In Cortex XSOAR phishing playbooks can help you execute repeatable tasks at machine speed, identify false positives, and prime your operations for standardized phishing responses at scale. More importantly, the quick identification and resolution of false positives gives you more time to deal with genuine phishing attacks and prevents them from slipping through the cracks. Cortex XSOAR has machine learning intelligence built in, allowing you to “train” the phishing engine to recognize future phishing attacks.
Workflow Automating phishing response
Engage
Cortex XSOAR can ingest suspected phishing emails as incidents from various detection sources such as SIEMs, EDRs, email security, or phishing services. If you aggregate all suspected phishing emails in a common mailbox, these emails can be ingested as incidents via a mail listener integration.
When the email is ingested, a playbook is triggered, going through the steps to automate enrichment and response. To keep end users updated, the playbook sends an automated email to the affected user and lets them know the suspected phishing email is being investigated.
Triage
In the triage process, the playbook can perform extraction and enrichment of indicators of compromise (IoC) extraction.
By investigating the email, such as title, email address, and attachments, the playbook assigns incident severity by cross-referencing these details against external threat databases. Following this, the playbook extracts IoCs from the email and checks for any reputational red flags from threat intelligence tools that your team uses.
When enrichment is finished, the playbook checks if any malicious indicators are found. Based on this check, different response branches can arise.
Respond
Different playbook branches execute depending on whether malicious indicators were detected in the suspected phishing email.
If malicious indicators are detected, the playbook sends an email to the affected user with further instructions. The playbook also scans all organizational mailboxes/endpoints to identify other instances of that email and deletes all instances to avoid further damage. Finally, the playbook adds the malicious IoCs to block lists/watchlists on the SOC’s other tools. If no malicious indicators are detected, there are still precautions to be taken before confirming that the email is harmless. The playbook checks if there are any attachments in the email that can be sent for detonation in a sandbox.
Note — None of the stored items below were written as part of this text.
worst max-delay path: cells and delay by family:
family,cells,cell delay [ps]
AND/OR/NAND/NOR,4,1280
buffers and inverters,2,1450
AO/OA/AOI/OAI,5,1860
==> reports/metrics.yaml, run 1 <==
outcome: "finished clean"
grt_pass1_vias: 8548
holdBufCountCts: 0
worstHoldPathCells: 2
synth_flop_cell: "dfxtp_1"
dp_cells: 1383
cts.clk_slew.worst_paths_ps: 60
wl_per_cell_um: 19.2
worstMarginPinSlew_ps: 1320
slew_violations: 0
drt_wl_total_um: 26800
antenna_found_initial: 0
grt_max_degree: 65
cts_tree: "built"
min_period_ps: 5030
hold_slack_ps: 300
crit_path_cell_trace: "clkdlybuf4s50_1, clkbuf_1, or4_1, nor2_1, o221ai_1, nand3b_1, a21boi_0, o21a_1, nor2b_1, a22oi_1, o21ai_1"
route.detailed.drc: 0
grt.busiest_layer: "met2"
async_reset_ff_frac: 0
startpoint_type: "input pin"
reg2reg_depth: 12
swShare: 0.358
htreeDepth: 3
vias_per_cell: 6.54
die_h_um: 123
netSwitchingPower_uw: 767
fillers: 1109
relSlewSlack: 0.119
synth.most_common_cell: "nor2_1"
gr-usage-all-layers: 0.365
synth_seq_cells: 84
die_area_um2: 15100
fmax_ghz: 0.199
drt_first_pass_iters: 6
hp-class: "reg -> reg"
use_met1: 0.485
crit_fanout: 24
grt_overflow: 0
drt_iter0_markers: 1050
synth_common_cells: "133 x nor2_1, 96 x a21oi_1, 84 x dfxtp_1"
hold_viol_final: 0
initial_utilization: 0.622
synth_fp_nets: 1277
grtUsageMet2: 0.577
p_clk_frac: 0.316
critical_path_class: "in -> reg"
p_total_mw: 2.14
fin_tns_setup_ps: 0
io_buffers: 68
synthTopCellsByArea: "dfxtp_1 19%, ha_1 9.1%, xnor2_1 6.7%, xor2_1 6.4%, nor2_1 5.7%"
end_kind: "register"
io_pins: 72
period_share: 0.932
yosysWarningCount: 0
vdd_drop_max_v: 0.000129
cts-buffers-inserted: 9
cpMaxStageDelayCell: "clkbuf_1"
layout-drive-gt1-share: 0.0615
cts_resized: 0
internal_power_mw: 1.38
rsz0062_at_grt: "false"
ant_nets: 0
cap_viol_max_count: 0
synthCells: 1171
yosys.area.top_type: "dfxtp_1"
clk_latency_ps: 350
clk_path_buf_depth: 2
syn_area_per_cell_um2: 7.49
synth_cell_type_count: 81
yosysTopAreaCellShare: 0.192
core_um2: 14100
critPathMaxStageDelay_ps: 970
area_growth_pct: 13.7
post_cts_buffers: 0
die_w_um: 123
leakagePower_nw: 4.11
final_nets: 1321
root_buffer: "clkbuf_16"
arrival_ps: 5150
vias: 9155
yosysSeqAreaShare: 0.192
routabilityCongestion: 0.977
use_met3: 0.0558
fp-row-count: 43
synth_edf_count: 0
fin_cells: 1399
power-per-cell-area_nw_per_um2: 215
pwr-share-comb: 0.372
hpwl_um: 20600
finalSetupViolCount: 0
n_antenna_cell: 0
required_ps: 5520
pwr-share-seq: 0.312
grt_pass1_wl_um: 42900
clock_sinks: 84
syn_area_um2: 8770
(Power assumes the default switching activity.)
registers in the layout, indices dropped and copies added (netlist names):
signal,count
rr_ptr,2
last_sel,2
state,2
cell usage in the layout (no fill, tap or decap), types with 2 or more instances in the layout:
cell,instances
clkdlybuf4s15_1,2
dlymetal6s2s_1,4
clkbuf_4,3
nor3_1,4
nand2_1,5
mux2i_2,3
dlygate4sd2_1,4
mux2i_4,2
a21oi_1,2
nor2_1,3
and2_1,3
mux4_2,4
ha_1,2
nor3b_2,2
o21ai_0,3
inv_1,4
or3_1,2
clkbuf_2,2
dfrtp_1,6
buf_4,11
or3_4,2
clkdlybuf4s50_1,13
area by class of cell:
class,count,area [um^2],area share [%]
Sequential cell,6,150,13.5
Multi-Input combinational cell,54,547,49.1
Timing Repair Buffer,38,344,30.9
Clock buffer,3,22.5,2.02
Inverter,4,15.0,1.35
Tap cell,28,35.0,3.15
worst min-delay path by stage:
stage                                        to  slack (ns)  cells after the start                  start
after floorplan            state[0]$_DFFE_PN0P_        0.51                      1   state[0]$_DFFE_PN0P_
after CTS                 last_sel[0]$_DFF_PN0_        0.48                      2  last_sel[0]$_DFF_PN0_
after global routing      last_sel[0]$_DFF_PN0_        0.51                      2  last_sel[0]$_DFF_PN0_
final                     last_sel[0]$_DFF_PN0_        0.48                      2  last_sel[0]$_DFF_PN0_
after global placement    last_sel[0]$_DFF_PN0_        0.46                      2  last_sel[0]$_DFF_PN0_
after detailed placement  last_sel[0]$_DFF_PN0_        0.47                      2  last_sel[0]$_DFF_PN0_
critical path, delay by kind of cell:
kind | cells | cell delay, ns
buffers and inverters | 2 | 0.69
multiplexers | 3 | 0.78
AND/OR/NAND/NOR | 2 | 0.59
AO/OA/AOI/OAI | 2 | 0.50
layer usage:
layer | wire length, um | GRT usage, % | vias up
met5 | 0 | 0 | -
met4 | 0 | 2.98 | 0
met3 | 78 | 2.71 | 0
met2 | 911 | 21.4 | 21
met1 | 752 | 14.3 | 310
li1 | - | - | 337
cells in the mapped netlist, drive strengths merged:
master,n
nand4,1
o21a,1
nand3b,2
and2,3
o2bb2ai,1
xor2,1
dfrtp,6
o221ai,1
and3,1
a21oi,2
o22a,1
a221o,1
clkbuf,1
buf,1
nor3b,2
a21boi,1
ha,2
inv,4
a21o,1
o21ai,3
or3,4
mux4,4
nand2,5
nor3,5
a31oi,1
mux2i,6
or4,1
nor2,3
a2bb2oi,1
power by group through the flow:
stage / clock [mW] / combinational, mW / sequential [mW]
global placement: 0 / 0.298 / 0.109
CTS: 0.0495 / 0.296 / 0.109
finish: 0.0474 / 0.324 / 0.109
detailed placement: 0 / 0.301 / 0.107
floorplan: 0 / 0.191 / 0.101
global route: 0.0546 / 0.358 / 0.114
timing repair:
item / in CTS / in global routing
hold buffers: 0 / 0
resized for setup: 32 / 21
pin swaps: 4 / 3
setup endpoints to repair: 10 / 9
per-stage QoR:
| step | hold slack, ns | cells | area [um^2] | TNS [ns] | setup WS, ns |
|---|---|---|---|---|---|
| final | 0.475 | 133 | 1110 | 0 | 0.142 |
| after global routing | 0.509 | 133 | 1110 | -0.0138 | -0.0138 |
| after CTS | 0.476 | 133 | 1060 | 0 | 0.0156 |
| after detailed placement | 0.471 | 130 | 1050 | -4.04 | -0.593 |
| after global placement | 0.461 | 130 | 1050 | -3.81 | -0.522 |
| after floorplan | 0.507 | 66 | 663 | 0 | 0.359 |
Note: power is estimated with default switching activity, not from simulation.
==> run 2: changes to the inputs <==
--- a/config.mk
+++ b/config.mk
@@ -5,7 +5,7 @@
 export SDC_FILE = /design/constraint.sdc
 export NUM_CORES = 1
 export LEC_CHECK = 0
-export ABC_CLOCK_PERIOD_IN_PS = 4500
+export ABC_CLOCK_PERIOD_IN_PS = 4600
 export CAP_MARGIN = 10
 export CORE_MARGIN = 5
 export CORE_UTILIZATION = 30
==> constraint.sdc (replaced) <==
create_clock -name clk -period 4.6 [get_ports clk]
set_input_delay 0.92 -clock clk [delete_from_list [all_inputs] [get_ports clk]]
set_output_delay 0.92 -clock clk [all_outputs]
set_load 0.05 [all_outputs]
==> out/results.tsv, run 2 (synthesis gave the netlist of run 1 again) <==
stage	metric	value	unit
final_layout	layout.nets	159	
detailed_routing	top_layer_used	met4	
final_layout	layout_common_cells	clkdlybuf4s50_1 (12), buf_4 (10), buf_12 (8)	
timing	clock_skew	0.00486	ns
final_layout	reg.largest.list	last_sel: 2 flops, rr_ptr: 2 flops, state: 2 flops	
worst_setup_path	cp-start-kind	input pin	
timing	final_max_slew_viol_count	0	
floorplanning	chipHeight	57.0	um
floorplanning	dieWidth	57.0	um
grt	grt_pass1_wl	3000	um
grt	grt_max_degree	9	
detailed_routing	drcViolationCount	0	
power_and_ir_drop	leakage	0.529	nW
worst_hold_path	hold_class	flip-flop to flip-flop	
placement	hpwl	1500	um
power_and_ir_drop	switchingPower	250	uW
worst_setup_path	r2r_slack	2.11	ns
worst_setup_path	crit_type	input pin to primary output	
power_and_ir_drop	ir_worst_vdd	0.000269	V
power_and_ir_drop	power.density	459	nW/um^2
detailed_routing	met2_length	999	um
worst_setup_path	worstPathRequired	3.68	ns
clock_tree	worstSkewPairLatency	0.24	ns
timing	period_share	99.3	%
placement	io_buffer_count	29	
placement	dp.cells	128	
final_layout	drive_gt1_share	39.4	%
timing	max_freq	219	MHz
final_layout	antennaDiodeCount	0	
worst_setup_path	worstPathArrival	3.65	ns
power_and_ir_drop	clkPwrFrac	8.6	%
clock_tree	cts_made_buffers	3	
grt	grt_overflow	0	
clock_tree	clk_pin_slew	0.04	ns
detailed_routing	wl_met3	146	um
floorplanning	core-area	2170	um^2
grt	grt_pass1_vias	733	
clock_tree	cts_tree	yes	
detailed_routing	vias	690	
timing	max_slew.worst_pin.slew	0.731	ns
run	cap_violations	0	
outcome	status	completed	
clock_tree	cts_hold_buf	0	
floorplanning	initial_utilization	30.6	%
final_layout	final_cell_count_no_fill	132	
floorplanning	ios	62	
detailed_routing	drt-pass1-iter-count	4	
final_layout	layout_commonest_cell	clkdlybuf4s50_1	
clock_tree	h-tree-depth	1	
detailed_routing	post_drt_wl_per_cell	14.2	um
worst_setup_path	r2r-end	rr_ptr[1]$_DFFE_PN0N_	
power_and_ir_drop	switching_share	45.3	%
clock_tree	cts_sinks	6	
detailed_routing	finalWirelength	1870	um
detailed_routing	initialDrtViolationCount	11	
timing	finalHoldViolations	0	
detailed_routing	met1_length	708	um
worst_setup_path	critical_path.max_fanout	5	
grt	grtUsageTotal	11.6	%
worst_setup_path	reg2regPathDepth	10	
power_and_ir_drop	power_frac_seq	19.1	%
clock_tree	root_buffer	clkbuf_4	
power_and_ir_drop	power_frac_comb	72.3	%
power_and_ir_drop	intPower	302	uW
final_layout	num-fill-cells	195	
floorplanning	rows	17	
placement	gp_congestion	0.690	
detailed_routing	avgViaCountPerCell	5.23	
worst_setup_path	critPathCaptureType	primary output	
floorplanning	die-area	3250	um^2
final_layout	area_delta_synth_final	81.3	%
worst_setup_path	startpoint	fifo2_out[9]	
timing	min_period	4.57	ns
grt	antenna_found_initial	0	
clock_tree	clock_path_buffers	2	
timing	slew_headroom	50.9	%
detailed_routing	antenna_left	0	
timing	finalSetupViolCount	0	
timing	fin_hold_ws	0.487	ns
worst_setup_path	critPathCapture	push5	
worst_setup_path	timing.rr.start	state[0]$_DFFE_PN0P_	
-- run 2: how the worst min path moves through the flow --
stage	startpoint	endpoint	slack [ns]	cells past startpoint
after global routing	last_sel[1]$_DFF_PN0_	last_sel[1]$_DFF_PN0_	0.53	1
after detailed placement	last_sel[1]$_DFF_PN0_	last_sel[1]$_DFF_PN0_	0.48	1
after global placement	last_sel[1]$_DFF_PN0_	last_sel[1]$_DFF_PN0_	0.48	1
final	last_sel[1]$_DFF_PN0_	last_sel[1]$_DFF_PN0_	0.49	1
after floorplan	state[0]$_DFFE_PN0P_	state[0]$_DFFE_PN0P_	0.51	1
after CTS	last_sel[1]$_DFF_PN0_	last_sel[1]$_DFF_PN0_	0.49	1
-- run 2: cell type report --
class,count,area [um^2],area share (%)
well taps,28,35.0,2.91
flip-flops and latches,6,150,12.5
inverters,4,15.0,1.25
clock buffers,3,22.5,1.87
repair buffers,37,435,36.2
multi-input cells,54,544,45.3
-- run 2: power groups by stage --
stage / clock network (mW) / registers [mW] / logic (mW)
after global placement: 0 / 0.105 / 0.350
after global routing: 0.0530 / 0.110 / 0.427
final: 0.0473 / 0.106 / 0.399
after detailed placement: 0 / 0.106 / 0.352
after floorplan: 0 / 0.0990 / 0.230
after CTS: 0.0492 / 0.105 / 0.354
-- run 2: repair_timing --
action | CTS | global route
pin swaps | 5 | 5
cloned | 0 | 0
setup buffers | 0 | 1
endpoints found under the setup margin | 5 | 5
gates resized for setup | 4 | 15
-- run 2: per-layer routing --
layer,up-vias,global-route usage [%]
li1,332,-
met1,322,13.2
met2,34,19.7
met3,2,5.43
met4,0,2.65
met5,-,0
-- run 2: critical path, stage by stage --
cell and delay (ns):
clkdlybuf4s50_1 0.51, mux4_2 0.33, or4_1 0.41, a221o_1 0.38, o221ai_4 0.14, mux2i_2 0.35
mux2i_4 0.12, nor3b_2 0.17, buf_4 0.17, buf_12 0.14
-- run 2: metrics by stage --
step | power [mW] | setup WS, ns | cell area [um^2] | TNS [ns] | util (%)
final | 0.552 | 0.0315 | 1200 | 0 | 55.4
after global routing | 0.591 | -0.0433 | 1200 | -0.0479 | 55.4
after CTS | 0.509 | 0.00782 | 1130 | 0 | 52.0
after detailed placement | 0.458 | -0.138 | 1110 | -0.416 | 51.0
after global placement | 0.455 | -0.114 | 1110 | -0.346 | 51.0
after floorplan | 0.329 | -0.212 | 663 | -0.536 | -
<file path="config.mk">
export PLATFORM = sky130hd
export DESIGN_NAME = ysyx_23060124_axi_rd_arbiter_flat
export DESIGN_NICKNAME = d
export VERILOG_FILES = /design/src/rtl/ysyx_23060124_axi_rd_arbiter_if.sv /design/src/rtl/ysyx_23060124_axi_rd_arbiter.sv /design/src/flat_wrapper.sv
export SDC_FILE = /design/constraint.sdc
export NUM_CORES = 1
export LEC_CHECK = 0
export ABC_AREA = 1
export CORE_UTILIZATION = 36
export CTS_CLUSTER_SIZE = 20
export DETAILED_ROUTE_END_ITERATION = 10
export PLACE_DENSITY_LB_ADDON = 0.15
export SLEW_MARGIN = 30
export SYNTH_ARGS = -nofsm -noshare
export SYNTH_HDL_FRONTEND = slang
export SYNTH_SLANG_ARGS = --single-unit
export TNS_END_PERCENT = 10
</file>
<file path="constraint.sdc">
create_clock -name clk -period 2.8 [get_ports clk]
set_input_delay 0.56 -clock clk [delete_from_list [all_inputs] [get_ports clk]]
set_output_delay 0.56 -clock clk [all_outputs]
set_load 0.02 [all_outputs]
</file>
### src/rtl/led_pwm_sched.sv
// led_pwm_sched: shares one LED PWM among four prioritized requesters (solid/blink/breathe patterns).
// Optional fade-out on ownership change is built when LED_PWM_SCHED_FADE_EN is defined.
module led_pwm_sched #(
    parameter int STEP_DIV  = 4096,
    parameter int FADE_STEP = 8
) (
    input  logic       sysclk,
    input  logic       reset,
    input  logic [3:0] req,
    input  logic [7:0] mode,
    input  logic [7:0] max_duty,
    output logic [3:0] grant,
    output logic [7:0] duty,
    output logic       led_drive
);
    localparam int             SW        = $clog2(STEP_DIV);
    localparam logic [SW-1:0]  STEP_LAST = SW'(STEP_DIV - 1);

    if (STEP_DIV < 2) begin : g_chk_div
        $error("led_pwm_sched: STEP_DIV must be >= 2");
    end
    if (FADE_STEP < 1 || FADE_STEP > 255) begin : g_chk_fade
        $error("led_pwm_sched: FADE_STEP must be 1..255");
    end

`ifdef LED_PWM_SCHED_FADE_EN
    localparam logic [7:0] FADE_DEC = 8'(FADE_STEP);
    typedef enum logic [1:0] {IDLE = 2'd0, RUN = 2'd1, FADE = 2'd2} state_t;
`else
    typedef enum logic [1:0] {IDLE = 2'd0, RUN = 2'd1} state_t;
`endif

    state_t        state_q, state_d;
    logic [3:0]    grant_q, grant_d;
    logic [7:0]    phase_q, phase_d;
    logic [7:0]    level_q, level_d;
    logic [7:0]    pwm_cnt_q, pwm_cnt_d;
    logic [SW-1:0] step_cnt_q, step_cnt_d;
    logic [7:0]    duty_q, duty_d;
    logic          led_q, led_d;

    logic          tick;
    logic [3:0]    pick;
    logic [1:0]    own_mode;
    logic          own_req;
    logic          above_req;
    logic          exit_w;
    logic [7:0]    tri_w;
    logic [7:0]    pattern;

    assign tick = (step_cnt_q == STEP_LAST);

    // Fixed priority: bit 3 wins.
    always_comb begin
        pick = 4'b0000;
        if (req[3])      pick = 4'b1000;
        else if (req[2]) pick = 4'b0100;
        else if (req[1]) pick = 4'b0010;
        else if (req[0]) pick = 4'b0001;
    end

    always_comb begin
        own_mode  = 2'b11;
        own_req   = 1'b0;
        above_req = 1'b0;
        case (grant_q)
            4'b1000: begin own_mode = mode[7:6]; own_req = req[3]; above_req = 1'b0;      end
            4'b0100: begin own_mode = mode[5:4]; own_req = req[2]; above_req = req[3];    end
            4'b0010: begin own_mode = mode[3:2]; own_req = req[1]; above_req = |req[3:2]; end
            4'b0001: begin own_mode = mode[1:0]; own_req = req[0]; above_req = |req[3:1]; end
            default: ;
        endcase
    end

    assign exit_w = ~own_req | above_req;

    // Breathe is a triangle over the 256-step phase, peaking at 254 near phase 127/128.
    always_comb begin
        tri_w = phase_q[7] ? {~phase_q[6:0], 1'b0} : {phase_q[6:0], 1'b0};
        case (own_mode)
            2'b00:   pattern = max_duty;
            2'b01:   pattern = phase_q[5] ? 8'd0 : max_duty;
            2'b10:   pattern = (tri_w < max_duty) ? tri_w : max_duty;
            default: pattern = 8'd0;
        endcase
    end

    always_comb begin
        state_d = state_q;
        grant_d = grant_q;
        phase_d = phase_q;
        level_d = level_q;
        case (state_q)
            IDLE: begin
                level_d = 8'd0;
                if (req != 4'b0000) begin
                    grant_d = pick;
                    phase_d = 8'd0;
                    state_d = RUN;
                end
            end
            RUN: begin
                if (exit_w) begin
`ifdef LED_PWM_SCHED_FADE_EN
                    state_d = FADE;
`else
                    state_d = IDLE;
                    grant_d = 4'b0000;
                    level_d = 8'd0;
`endif
                end else begin
                    level_d = pattern;
                    if (tick) phase_d = phase_q + 8'd1;
                end
            end
`ifdef LED_PWM_SCHED_FADE_EN
            FADE: begin
                if (level_q == 8'd0) begin
                    state_d = IDLE;
                    grant_d = 4'b0000;
                end else if (tick) begin
                    level_d = (level_q > FADE_DEC) ? level_q - FADE_DEC : 8'd0;
                end
            end
`endif
            default: begin
                state_d = IDLE;
                grant_d = 4'b0000;
                level_d = 8'd0;
            end
        endcase
    end

    // Duty only changes at the period boundary so each PWM period is whole.
    always_comb begin
        pwm_cnt_d  = pwm_cnt_q + 8'd1;
        step_cnt_d = tick ? '0 : step_cnt_q + SW'(1);
        duty_d     = (pwm_cnt_q == 8'hFF) ? level_q : duty_q;
        led_d      = (pwm_cnt_q < duty_q);
    end

    always_ff @(posedge sysclk or posedge reset) begin
        if (reset) begin
            state_q    <= IDLE;
            grant_q    <= 4'b0000;
            phase_q    <= 8'd0;
            level_q    <= 8'd0;
            pwm_cnt_q  <= 8'd0;
            step_cnt_q <= '0;
            duty_q     <= 8'd0;
            led_q      <= 1'b0;
        end else begin
            state_q    <= state_d;
            grant_q    <= grant_d;
            phase_q    <= phase_d;
            level_q    <= level_d;
            pwm_cnt_q  <= pwm_cnt_d;
            step_cnt_q <= step_cnt_d;
            duty_q     <= duty_d;
            led_q      <= led_d;
        end
    end

    assign grant     = grant_q;
    assign duty      = duty_q;
    assign led_drive = led_q;

endmodule

### config.mk
export PLATFORM = sky130hd
export DESIGN_NAME = led_pwm_sched
export DESIGN_NICKNAME = d
export VERILOG_FILES = /design/src/rtl/led_pwm_sched.sv
export SDC_FILE = /design/constraint.sdc
export NUM_CORES = 1
export LEC_CHECK = 0
export ABC_AREA = 1
export CAP_MARGIN = 20
export CORE_MARGIN = 2
export CORE_UTILIZATION = 48
export CTS_BUF_LIST = sky130_fd_sc_hd__clkbuf_4 sky130_fd_sc_hd__clkbuf_8 sky130_fd_sc_hd__clkbuf_16
export CTS_CLUSTER_SIZE = 14
export DETAILED_ROUTE_END_ITERATION = 6
export PLACE_DENSITY = 0.72
export SKIP_CTS_REPAIR_TIMING = 1
export SKIP_LAST_GASP = 1
export SLEW_MARGIN = 20
export SYNTH_ARGS = -nofsm -noshare
export SYNTH_HDL_FRONTEND = slang
export SYNTH_SLANG_ARGS = --single-unit
### constraint.sdc
create_clock -name sysclk -period 5.4 [get_ports sysclk]
set_clock_uncertainty 0.2 [all_clocks]
set_input_delay 0.81 -clock sysclk [delete_from_list [all_inputs] [get_ports sysclk]]
set_output_delay 0.81 -clock sysclk [all_outputs]
set_load 0.005 [all_outputs]
==> impl_metrics.toml <==
[critical_path]
critical_path.max_fanout = 8
worstSetupPathType = "in -> reg"
end_kind = "register"
cp-start-kind = "input pin"
crit_arrival_ns = 2.61
required_ns = 5.41

[floorplanning]
io_pins = 35
core_um2 = 6422
start_util = 0.4993
die_h_um = 85.74
dieArea_um2 = 7350
die_w_um = 85.74
rows = 29

[place]
port_buffers = 34
placed_area_um2 = 3623
gp_congestion = 0.8839
dp.cells = 510
dpl.hpwl_um = 4576

[timing]
min_period_ns = 2.601
hold_viol = 0
max_freq_mhz = 384.4
slew_headroom = 0.4238
fin_crit_sh = 0.4817
worst_pin_slew_ns = 0.8633
rsz0062_at_grt = "no"
whs_ns = 0.2740
fin_tns_setup_ns = 0
maxSlewViolCount = 0
setup_viol = 0

[flow_run]
drv_cap = 0

[clock_tree]
clock_latency_ns = 0.31
ctsRootBufferMaster = "clkbuf_8"
cts_made_buffers = 5
h-tree-depth = 2
cts_tree = "done"
cts_sinks = 50
clock_path_buffers = 2
path_clk_slew_ns = 0.10

[global_route]
globalRouteTotalUtil = 0.1775
first_global_vias = 2533
antenna_found_initial = 0
grt-ovfl-total = 0
grt_start_max_net_pins = 51
grt_first_pass_wirelength_um = 10670

[synth]
synth_ff_type = "dfrtp_1"
synth_area_leaders = "dfrtp_1, nand2_1, ha_1"
seq_area_frac_synth = 0.3902
postSynthCellCount = 403
synth_nets = 442
yosysTopAreaCellShare = 0.3902
yosys-top-cells-count = "nand2_1, dfrtp_1, inv_1, nor2_1, nand3_1"
avgSynthCellArea_um2 = 7.957
yosysTopAreaCell = "dfrtp_1"
yosysMostFrequentCell = "nand2_1"
ys_seq_elements = 50
yosysWarnings = 0
synthArstFlopShare = 1.000
synth-edff-count = 0
ys_types = 37
synth_area_um2 = 3207

[routing]
route.detailed.wl_per_inst_um = 11.40
num_vias = 2530
drt-initial-drc-count = 108
wl_um = 5904
m1WireLength_um = 2843
drc = 3
routed.top_layer = "met4"
routed_via_density = 4.884
wl_met2_um = 2867
dr_wl_met3_um = 162
drt_pass1_iterations = 7
ant_nets = 0

[power]
power.total_mw = 0.9981
p_sw_mw = 0.3624
seq_power_share = 0.418
swShare = 0.3631
power.density_nw_per_um2 = 266.8
intPower_mw = 0.6356
p_leak_nw = 1.880
irDropWorstVdd_mv = 0.1864
comb_power_share = 0.305
pwr-share-clk = 0.277

[cells_and_area]
finalNetCount = 479
final-instance-count-excl-fill = 518
drive_gt1_frac = 0.1474
n_antenna_cell = 0
final_cell_area_um2 = 3741
syn2layout_area_growth_pct = 16.66

[hold_path]
hold_class = "reg -> reg"

[run_status]
violations = "DRC"
status = "finished, violations left"
logic make-up (layout without fill, tap and decap cells):
group,after synthesis,in the layout,synth area share
flops,50,50,0.3902
simple gates,219,219,0.3332
fa+ha+maj,17,17,0.06633
compound gates,34,34,0.07141
mux,1,1,0.003511
xor+xnor,24,24,0.06555
buf+inv,58,96,0.06984
layout by cell type, fill, tap and decap left out, drive strengths merged, types with 3 or more instances in the layout:
master         instances
xnor2                  4
xor2                  20
ha                    17
nand3                 43
clkbuf                 5
dfrtp                 50
nor2                  56
o21ai                  6
inv                   53
a21oi                 22
clkinv                 3
nand4                  5
clkdlybuf4s50         34
nand2                110
nor3                   3
stage by stage:
stage / utilization / setup WS [ns]
floorplan: - / 3.139
global placement: 0.5642 / 2.508
detailed placement: 0.5642 / 2.463
CTS: 0.5823 / 2.803
global route: 0.5825 / 2.609
finish: 0.5825 / 2.799
state kept, by name (all words and copies together) (netlist names):
register,flops
step_cnt_q,12
state_q,1
led_drive,1
level_q,8
phase_q,8
grant,4
duty,8
pwm_cnt_q,8
power by group through the flow:
stage / Combinational [mW] / Clock, mW / Sequential [mW]
after global placement: 0.304 / 0 / 0.423
after detailed placement: 0.306 / 0 / 0.424
after global routing: 0.344 / 0.302 / 0.420
after floorplan: 0.238 / 0 / 0.418
final: 0.305 / 0.276 / 0.417
after CTS: 0.308 / 0.286 / 0.417
worst max-delay path, cell delays in order:
cell and delay, ns:
clkdlybuf4s50_1 0.50, inv_1 0.05, ha_1 0.30, a21o_1 0.19
nor2_2 0.25, nand2_1 0.22, nand2_1 0.10, nand2_1 0.06
nand2_1 0.07, a21oi_2 0.05
area by class of cell:
| class | instances | area [µm²] |
|---|---|---|
| fillers | 579 | 2681 |
| multi-input cells | 295 | 1732 |
| flip-flops and latches | 50 | 1251 |
| repair buffers | 34 | 340.3 |
| inverters | 54 | 205.2 |
| well taps | 77 | 96.34 |
| clock buffers | 5 | 68.82 |
| clock inverters | 3 | 47.55 |
routing by layer:
layer,track usage,vias to the layer above
met4,0.04040,0
met3,0.04139,4
li1,-,1350
met5,0,-
met1,0.2259,1145
met2,0.3075,31
worst paths after layout:
kind                                        start                 endpoint  slack, ns  cells after the start
max in group asynchronous                   reset   phase_q[4]$_DFFE_PP0P_       3.72                      2
min                        pwm_cnt_q[0]$_DFF_PP0_   pwm_cnt_q[0]$_DFF_PP0_       0.27                      1
max reg2reg                phase_q[7]$_DFFE_PP0P_     level_q[7]$_DFF_PP0_       3.02                      9
min reg2reg                pwm_cnt_q[0]$_DFF_PP0_   pwm_cnt_q[0]$_DFF_PP0_       0.27                      1
max                                   max_duty[7]     level_q[7]$_DFF_PP0_       2.80                     10
min in group asynchronous                   reset  step_cnt_q[9]$_DFF_PP0_       0.76                      2
No activity file was read; power rests on OpenSTA's default activity.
Threat intel analyses are then presented in an incident war room for the analyst to do a final check. Once the analyst is satisfied that the email isn’t malicious, the playbook sends an email to the affected user apprising them of the false alarm. The incident ticket is marked closed.
You easily eliminate 10 or more steps your security team has to touch, saving them hours responding to phishing alerts.
For more information, see the Phishing content pack.
Determining if alerts for unknown activity from your endpoint security tools are malicious often involves coordinating between multiple security tools. It’s a cross-referencing nightmare with multiple consoles open simultaneously and valuable time spent performing repetitive data collection tasks. Decreasing the investigation and response time means less dwell time for malicious activity to wreak havoc in your network.
Automation playbooks can unify processes across SIEMs and endpoint tools in a single workflow, performing repetitive steps before bringing analysts in for important decision-making and investigative activities.
Workflow automating malware investigation and response
Query
An incoming endpoint security alert triggers a series of playbooks that automatically query for evidence of malice, such as:
Is there evidence of an attempted lateral movement?
Is there evidence of persistence? Did the process create any scheduled jobs? Did it write to the registry? Was Autorun updated?
Is the file digitally signed?
How did the file get onto the machine?
What is the process execution chain?
What triggered the execution of the file?
Was the network traffic blocked at the firewall?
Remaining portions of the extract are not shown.